Here are the top-10 college football programs, as it relates to first-round NFL Draft picks.

(Note: All figures via Winsipedia and do not include 2018 NFL Draft picks.) 

(Stats via Winsipedia)

Clearly, Virginia Tech doesn’t come close to some of the premiere programs. Virginia Tech’s nine first-round picks entering Thursday was tied for 54th nationwide. When you just compare the Hokies to the rest of the ACC, they don’t stack up well there either.

(Stats via Winsipedia)

This is why Edmunds’ selections are so important. The Edmunds family made history on Thursday night, as Tremaine and Terrell became the first two brothers to be taken in the first round of the same NFL Draft. Virginia Tech needs to show recruits that they can achieve their goals in Blacksburg. Clearly they can, but there are dozens of other schools who have a better track record of sending players to the NFL.
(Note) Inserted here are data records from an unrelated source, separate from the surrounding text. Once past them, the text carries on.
### config.mk
export PLATFORM = sky130hd
export DESIGN_NAME = mc_ctrl
export DESIGN_NICKNAME = d
export VERILOG_FILES = /design/src/rtl/mc_ctrl.sv
export SDC_FILE = /design/constraint.sdc
export NUM_CORES = 1
export LEC_CHECK = 0
export CELL_PAD_IN_SITES_DETAIL_PLACEMENT = 1
export CELL_PAD_IN_SITES_GLOBAL_PLACEMENT = 1
export CORE_ASPECT_RATIO = 1.5
export CORE_MARGIN = 10
export CORE_UTILIZATION = 28
export CTS_BUF_LIST = sky130_fd_sc_hd__clkbuf_2 sky130_fd_sc_hd__clkbuf_4 sky130_fd_sc_hd__clkbuf_8
export DETAILED_ROUTE_END_ITERATION = 8
export GPL_TIMING_DRIVEN = 1
export HOLD_SLACK_MARGIN = 0.02
export PLACE_DENSITY_LB_ADDON = 0.05
export SYNTH_ARGS = -nofsm -noshare
export SYNTH_HDL_FRONTEND = slang
export SYNTH_SLANG_ARGS = --single-unit
### constraint.sdc
create_clock -name clk -period 2.4 [get_ports clk]
set_input_delay 0.48 -clock clk [delete_from_list [all_inputs] [get_ports clk]]
set_output_delay 0.48 -clock clk [all_outputs]
set_load 0.01 [all_outputs]
### src/rtl/mc_ctrl.sv
// mc_ctrl: multi-cycle FETCH/DECODE/EXEC/MEM/WB sequencer for the MIPS-lite datapath.
// Build option MC_ILLEGAL_HALT_EN: unsupported instructions halt instead of acting as NOPs.
module mc_ctrl #(
  parameter int unsigned WAIT_MAX = 16
) (
  input  logic        clk,
  input  logic        reset,
  input  logic [31:0] instr,
  input  logic        zero,
  input  logic        imem_ready,
  input  logic        dmem_ready,
  output logic        imem_req,
  output logic        dmem_req,
  output logic        dmem_we,
  output logic        ir_we,
  output logic        pc_we,
  output logic [1:0]  pc_sel,
  output logic        ext_sign,
  output logic        alu_src,
  output logic [2:0]  alu_op,
  output logic        rf_we,
  output logic [1:0]  rf_dst_sel,
  output logic [1:0]  rf_wd_sel,
  output logic        halted,
  output logic        err
);

  typedef enum logic [2:0] {
    S_FETCH, S_DECODE, S_EXEC, S_MEM, S_WB, S_HALT
  } state_e;

  localparam logic [7:0] WAIT_LAST = 8'(WAIT_MAX - 1);

  state_e     state_q, state_d;
  logic [7:0] wait_q, wait_d;
  logic       err_q, err_d;

  logic [5:0] op, funct;
  logic is_addu, is_subu, is_jr, is_ori, is_lui, is_lw, is_sw, is_beq, is_j, is_jal;
  logic is_legal, is_memop;
  logic       alu_src_i;
  logic [2:0] alu_op_i;
  logic       unused_instr;

  assign op           = instr[31:26];
  assign funct        = instr[5:0];
  assign unused_instr = ^instr[25:6];

  assign is_addu  = (op == 6'h00) && (funct == 6'h21);
  assign is_subu  = (op == 6'h00) && (funct == 6'h23);
  assign is_jr    = (op == 6'h00) && (funct == 6'h08);
  assign is_ori   = (op == 6'h0D);
  assign is_lui   = (op == 6'h0F);
  assign is_lw    = (op == 6'h23);
  assign is_sw    = (op == 6'h2B);
  assign is_beq   = (op == 6'h04);
  assign is_j     = (op == 6'h02);
  assign is_jal   = (op == 6'h03);
  assign is_memop = is_lw | is_sw;
  assign is_legal = is_addu | is_subu | is_jr | is_ori | is_lui | is_memop |
                    is_beq | is_j | is_jal;

  // ALU setup shared by EXEC and WB so the datapath result stays stable through writeback.
  assign alu_src_i = is_ori | is_lui | is_memop;
  assign alu_op_i  = (is_subu | is_beq) ? 3'd1 :
                     is_ori             ? 3'd2 :
                     is_lui             ? 3'd3 : 3'd0;

  always_comb begin
    // NOTE: every signal written here gets a default first, otherwise paths that skip an
    // assignment would infer latches.
    imem_req   = 1'b0;
    dmem_req   = 1'b0;
    dmem_we    = 1'b0;
    ir_we      = 1'b0;
    pc_we      = 1'b0;
    pc_sel     = 2'd0;
    ext_sign   = 1'b0;
    alu_src    = 1'b0;
    alu_op     = 3'd0;
    rf_we      = 1'b0;
    rf_dst_sel = 2'd0;
    rf_wd_sel  = 2'd0;
    halted     = 1'b0;
    state_d    = state_q;
    err_d      = err_q;
    wait_d     = 8'd0;

    case (state_q)
      S_FETCH: begin
        imem_req = 1'b1;
        if (imem_ready) begin
          ir_we   = 1'b1;
          pc_we   = 1'b1;
          state_d = S_DECODE;
        end else if (wait_q == WAIT_LAST) begin
          state_d = S_HALT;
          err_d   = 1'b1;
        end else begin
          wait_d = wait_q + 8'd1;
        end
      end
      S_DECODE: begin
        ext_sign = is_memop | is_beq;
        if (is_j || is_jal) begin
          pc_we   = 1'b1;
          pc_sel  = 2'd2;
          state_d = S_FETCH;
          if (is_jal) begin
            rf_we      = 1'b1;
            rf_dst_sel = 2'd2;
            rf_wd_sel  = 2'd2;
          end
        end else if (is_jr) begin
          pc_we   = 1'b1;
          pc_sel  = 2'd3;
          state_d = S_FETCH;
        end else if (is_legal) begin
          state_d = S_EXEC;
        end else begin
`ifdef MC_ILLEGAL_HALT_EN
          state_d = S_HALT;
`else
          state_d = S_FETCH;
`endif
        end
      end
      S_EXEC: begin
        ext_sign = is_memop | is_beq;
        alu_src  = alu_src_i;
        alu_op   = alu_op_i;
        if (is_beq) begin
          pc_we   = zero;
          pc_sel  = 2'd1;
          state_d = S_FETCH;
        end else if (is_memop) begin
          state_d = S_MEM;
        end else begin
          state_d = S_WB;
        end
      end
      S_MEM: begin
        ext_sign = 1'b1;
        dmem_req = 1'b1;
        dmem_we  = is_sw;
        alu_src  = 1'b1;
        alu_op   = 3'd0;
        if (dmem_ready) begin
          state_d = is_sw ? S_FETCH : S_WB;
        end else if (wait_q == WAIT_LAST) begin
          state_d = S_HALT;
          err_d   = 1'b1;
        end else begin
          wait_d = wait_q + 8'd1;
        end
      end
      S_WB: begin
        ext_sign   = is_memop | is_beq;
        alu_src    = alu_src_i;
        alu_op     = alu_op_i;
        rf_we      = 1'b1;
        rf_dst_sel = (is_addu | is_subu) ? 2'd1 : 2'd0;
        rf_wd_sel  = is_lw ? 2'd1 : 2'd0;
        state_d    = S_FETCH;
      end
      S_HALT: begin
        halted = 1'b1;
      end
      default: begin
        state_d = S_FETCH;
      end
    endcase
  end

  assign err = err_q;

  always_ff @(posedge clk or negedge reset) begin
    if (!reset) begin
      state_q <= S_FETCH;
      wait_q  <= 8'd0;
      err_q   <= 1'b0;
    end else begin
      // NOTE: non-blocking assignments so every flop samples the pre-edge values.
      state_q <= state_d;
      wait_q  <= wait_d;
      err_q   <= err_d;
    end
  end

endmodule

# Word level (Yosys, flattened, before mapping)
# Index checks and enable logic that the tools add are counted.
[word_totals]
regBits = 12
out_inout_bits = 19
in_bits = 37
[classes]
n_reduce_logical = 10
n_bitwise = 13
eq_ne = 18
n_mux = 47
addsub = 1
[ops]
columns = ["cell", "count"]
rows = [
  ["equality test 6 bit (second input constant)", 4],
  ["two-way mux 8 bit", 3],
  ["two-way mux 2 bit", 11],
  ["equality test 6 x 4 -> 1 bit (second input constant)", 3],
  ["two-way mux 3 bit", 6],
  ["two-way mux 1 bit", 17],
  ["case mux 8 bit (2 select lines)", 1],
  ["case mux 3 bit (5 select lines)", 1],
  ["bitwise OR 1 bit", 13],
  ["equality test 6 x 2 -> 1 bit (second input constant)", 2],
  ["case mux 2 bit (2 select lines)", 3],
  ["adder 8 x 1 -> 8 bit (second input constant)", 1],
  ["equality test 8 x 4 -> 1 bit (second input constant)", 1],
  ["case mux 1 bit (2 select lines)", 4],
  ["equality test 3 x 2 -> 1 bit (second input constant)", 2],
  ["equality test 3 bit (second input constant)", 2],
  ["equality test 6 x 3 -> 1 bit (second input constant)", 1],
  ["logical NOT 6 bit", 1],
  ["inequality test 2 bit (second input constant)", 2],
  ["equality test 3 x 1 -> 1 bit (second input constant)", 1],
  ["logical AND 1 bit", 3],
  ["logical NOT 3 bit", 1],
  ["case mux 1 bit (3 select lines)", 1],
  ["AND reduction 3 bit", 1],
  ["other kinds (4)", 4],
]

# Longest topological paths before layout
[logic_depth]
ltp_word = 14
mapped_depth = 5
ltp_nobuf = 5

# Least setup slack after synthesis
# Ideal clock, no wire load.
[synth_path]
path_kind = "input to output"
startpoint = "input instr[26]"
endpoint = "output alu_op[0]"
required_ns = 1.920
n_path_buf = 0
setup_slack_ns = 0.356
path_stages = 4
arrival_ns = 1.564
path_cell_list = "or4_1 and4bb_1 a221oi_1 nor2_1"
[synth_between]
elab_chain_cells = 5
[synth_rtl]
columns = ["item", "line_no", "text"]
rows = [
  ["start, declared", "8", "input logic [31:0] instr,"],
  ["equality test 6 x 4 -> 1 bit or logical NOT 6 bit (tied branches)", "53, 50", ""],
  ["two-way mux 2 bit or logical AND 1 bit (tied branches)", "67, 50", ""],
  ["two-way mux 2 bit or bitwise OR 1 bit (tied branches)", "66, 65", ""],
  ["two-way mux 2 bit *", "65", "assign alu_op_i = (is_subu | is_beq) ? 3'd1 :"],
  ["two-way mux 2 bit *", "89", "case (state_q)"],
  ["end, declared", "20", "output logic [2:0] alu_op,"],
]
# Every way passes the cells marked *; elsewhere a longest branch is shown, timed or not.

# Worst setup path after layout
[layout_path]
startpoint = "input instr[1]"
endpoint = "output pc_sel[1]"
[layout_between]
elab_chain_cells = 5
[layout_rtl]
columns = ["item", "line_no", "text"]
rows = [
  ["equality test 6 x 4 -> 1 bit", "51", "assign is_jr = (op == 6'h00) && (funct == 6'h08);"],
  ["logical AND 1 bit", "51", ""],
  ["two-way mux 2 bit", "114", "end else if (is_jr) begin"],
  ["two-way mux 2 bit", "105", "if (is_j || is_jal) begin"],
  ["case mux 2 bit (2 select lines)", "89", ""],
  ["end, declared", "17", "output logic [1:0] pc_sel,"],
]
# Every way passes these cells.

==> results_dict.tcl <==
set metrics [dict create \
    status "completed" \
    portBuffers 34 \
    die_area_mm2 0.00610 \
    setup_viol 0 \
    root_buffer "clkbuf_8" \
    drt_iter0_markers 43 \
    vias_per_cell 5.06 \
    crit_slowest_cell "clkdlybuf4s50_1" \
    p_per_area_mw_per_mm2 416 \
    fmax_mhz 429 \
    max_stage_delay_ns 0.45 \
    die_h_um 90.8 \
    crit_arrival_ns 1.85 \
    postCtsHoldBufs 0 \
    ir_drop_v 0.000216 \
    grt.total_usage_pct 12.4 \
    synth_area_um2 935 \
    initial_core_util_pct 29.3 \
    critical-path-top-delay-family "buffers and inverters" \
    fp-row-count 25 \
    power_frac_comb_pct 34.7 \
    criticalPathCategory "input port to output pin" \
    dpl.hpwl_um 2860 \
    pwr-share-clk_pct 27.7 \
    grt_max_degree 13 \
    cp.required_ns 1.92 \
    timing.critical_path.to_type "output pin" \
    regArea_um2 300 \
    area_growth_pct 58.6 \
    yosys.area.top_type "dfrtp_1" \
    htree_levels 1 \
    p_int_mw 0.431 \
    clkLatencyLatePin_ns 0.23 \
    period_needed_ns 2.33 \
    firstDrtPassIters 4 \
    synth_edf_count 0 \
    antenna_found_initial 0 \
    maxCapViolations 0 \
    relSlewSlack_pct 63.9 \
    synth_cell_type_count 47 \
    final_core_util_pct 46.5 \
    place_congestion 0.809 \
    fillers 417 \
    finalHoldViolCount 0 \
    grt_pass1_vias 1240 \
    coreArea_mm2 0.00319 \
    yosys-top-cells-area "dfrtp_1 32%, nor2_1 8.0%, nand2_1 4.0%" \
    num_vias 1042 \
    synth_nets 152 \
    tns_ns 0 \
    grt_pass1_wl_um 6070 \
    post-route-drc-count 0 \
    boundaryPins 56 \
    hold_class "flop to flop" \
    start_kind "input port" \
    clock_path_buffers 2 \
    cp_num_buf_inv 2 \
    postLayoutSetupSlackWorst_ns 0.0704 \
    clock_skew_ns 0.000488 \
    p_sw_mw 0.186 \
    final_antenna_net_count 0 \
    synthArstFlopShare_pct 100 \
    post-synth-top-area-fraction_pct 32.1 \
    slew_violations 0 \
    clock-sinks 12 \
    synthFlopType "dfrtp_1" \
    multi_input_area_um2 617 \
    p_leak_nw 0.720 \
    ys_ff_latch 12 \
    diodes 0 \
    ys_warn_count 0 \
    crit_fanout 2 \
    timing.final.crit_share_pct 97.1 \
    worst_pin_slew_ns 0.540 \
    switching_share_pct 30.1 \
    grt.overflow.total 0 \
    place_ws_ns -0.629 \
    syn_area_per_cell_um2 8.20 \
    die_width_um 67.2 \
    cts_buffers 3 \
    nets 206 \
    cts_tree "built" \
    avgRoutedWirePerCell_um 17.3 \
    synth_cells 114 \
    ys_seq_area_share_pct 32.1 \
    rsz0062_at_grt "false" \
    worstPathCellList "clkdlybuf4s50_1, nor4b_2, a21oi_1, nor2_1, dlygate4sd2_1" \
    p_seq_share_pct 37.6 \
    drive_gt1_share_pct 29.5 \
    path_clk_slew_ns 0.05 \
    totalWireLength_um 3570 \
]
-- routing by layer --
layer	GRT usage, %	share of wire, %	vias to the layer above
li1	-	-	508
met1	12.9	37	507
met2	21.6	57	23
met3	3.60	5.1	4
met4	5.84	1.5	0
met5	0	0	-
-- worst register-to-register path, stage by stage (launching register included) --
cell and delay (ns):
dfrtp_1 0.39, buf_4 0.18, or3_1 0.37, a21oi_1 0.34
nand2_1 0.19, nor2_1 0.15
-- cell usage after synthesis, types with 3 or more instances --
master and instances:
nor3_1 5, o21ai_0 3, inv_1 3, dfrtp_1 12, nand3_1 3, buf_4 4, nor2_1 20, xnor2_1 4
nand2_1 10, and3_1 3, a21oi_1 3
-- power groups by stage --
stage | registers (mW) | logic, mW | clock network, mW
final | 0.232 | 0.214 | 0.170
after global routing | 0.233 | 0.239 | 0.185
after CTS | 0.232 | 0.215 | 0.181
after detailed placement | 0.235 | 0.216 | 0
after global placement | 0.234 | 0.213 | 0
after floorplan | 0.230 | 0.109 | 0
-- cell type report --
cell class	count	area share (%)
inverters	3	0.759
multi-input cells	93	41.6
well taps	40	3.38
flip-flops and latches	12	20.3
repair buffers	55	31.2
clock buffers	3	2.78
-- cell families after synthesis --
kind of cell,count (synthesis),synth area share (%)
buffers and inverters,9,6.02
and+or+nand+nor,65,38.7
adders and majority gates,1,1.34
AOI/OAI and AO/OA,20,15.8
xor gates and xnor gates,6,5.62
other,1,0.401
DFF,12,32.1
-- worst paths after layout --
path                                         from                  end  slack (ns)  cells after the start
setup / recovery                         instr[1]            pc_sel[1]        0.07                      5
hold / removal                wait_q[0]$_DFF_PN0_  wait_q[0]$_DFF_PN0_        0.47                      1
setup reg to reg           state_q[1]$_DFFE_PN0N_  wait_q[3]$_DFF_PN0_        0.71                      5
hold reg to reg               wait_q[0]$_DFF_PN0_  wait_q[0]$_DFF_PN0_        0.47                      1
max in group asynchronous                   reset      err$_DFFE_PN0P_        1.44                      1
min in group asynchronous                   reset  wait_q[5]$_DFF_PN0_        0.60                      1
-- what timing repair did --
action | 4_1_cts | 5_1_grt
pin swaps | 7 | 5
setup endpoints to repair | 13 | 13
gates resized for setup | 50 | 14
setup buffers | 6 | 0
-- placed cells by master, fill, tap and decap left out, types with 3 or more instances in the layout --
cell type,netlist,layout
dfrtp_1,12,12
nand2_1,10,9
dlygate4sd2_1,0,8
clkdlybuf4s50_1,0,11
buf_4,4,19
o21ai_1,1,3
nor2_1,20,19
nor3_1,5,4
buf_2,0,6
dlymetal6s2s_1,0,5
clkbuf_8,0,3
nand3_1,3,3
inv_1,3,3
clkbuf_2,0,3
xnor2_1,4,4
a21oi_1,3,3
-- sequential cells by signal, indices dropped and copies added (netlist names) --
register	cells
err	1
wait_q	8
state_q	3
-- metrics by stage --
stage	area, um^2	hold slack (ns)	cells	power (mW)
finish	1480	0.472	206	0.616
global route	1480	0.479	206	0.657
CTS	1470	0.473	206	0.628
detailed placement	1390	0.467	197	0.451
global placement	1390	0.451	197	0.446
floorplan	935	0.184	114	0.339
(Power assumes the default switching activity.)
The Edmunds brothers should be used as the poster children for Virginia Tech recruiting. The Hokies will continue to recruit those four and five-star players, but Edmunds gives Virginia Tech a blueprint that they can lay out for the average high school football recruit.

The youngest Edmunds, Tremaine, wasn’t always a 6-foot-5, 253-pound specimen. The Danville, Va. native was just a three-star recruit in the Class of 2015 with just six other Power 5 offers. Edmunds wasn’t a highly-recruited high school player, and not many thought much of him until 2016, when Edmunds started his first full season for Virginia Tech.

Edmunds turned into one of the Hokies’ best players in his two-plus seasons worth of starts, finishing with 100-plus tackles in 2016 and 2017. Edmunds finished his Virginia Tech career with 10 career sacks and 35 career tackles for loss, both of which are impressive numbers.

Terrell Edmunds wasn’t projected as a first-round pick, but the Steelers clearly saw something they liked. The former three-star defensive back played three positions in the secondary for Virginia Tech, making 31 career starts and six career interceptions. Terrell was stout against the run and though he struggled at times at free safety, he was good in coverage throughout his career and served as a leader for the Hokies.

Virginia Tech was able to coach and develop Tremaine and Terrell Edmunds into first-round draft picks. Their career tracks should show future prospects that even if you aren’t a highly-touted recruit, you can still get to where you want to go at Virginia Tech. The Hokies need more of those examples.

Virginia Tech is making headway in the other areas to raise their recruiting ceiling. The Hokies have won 19 games over the last two seasons, have had greater success in pulling in large donations and have made several facility upgrades with more to come. But if Virginia Tech wants to break through that glass ceiling, they need to have more success sending players to the NFL. Having two of your players go in the first round of the NFL Draft is a step in the right direction.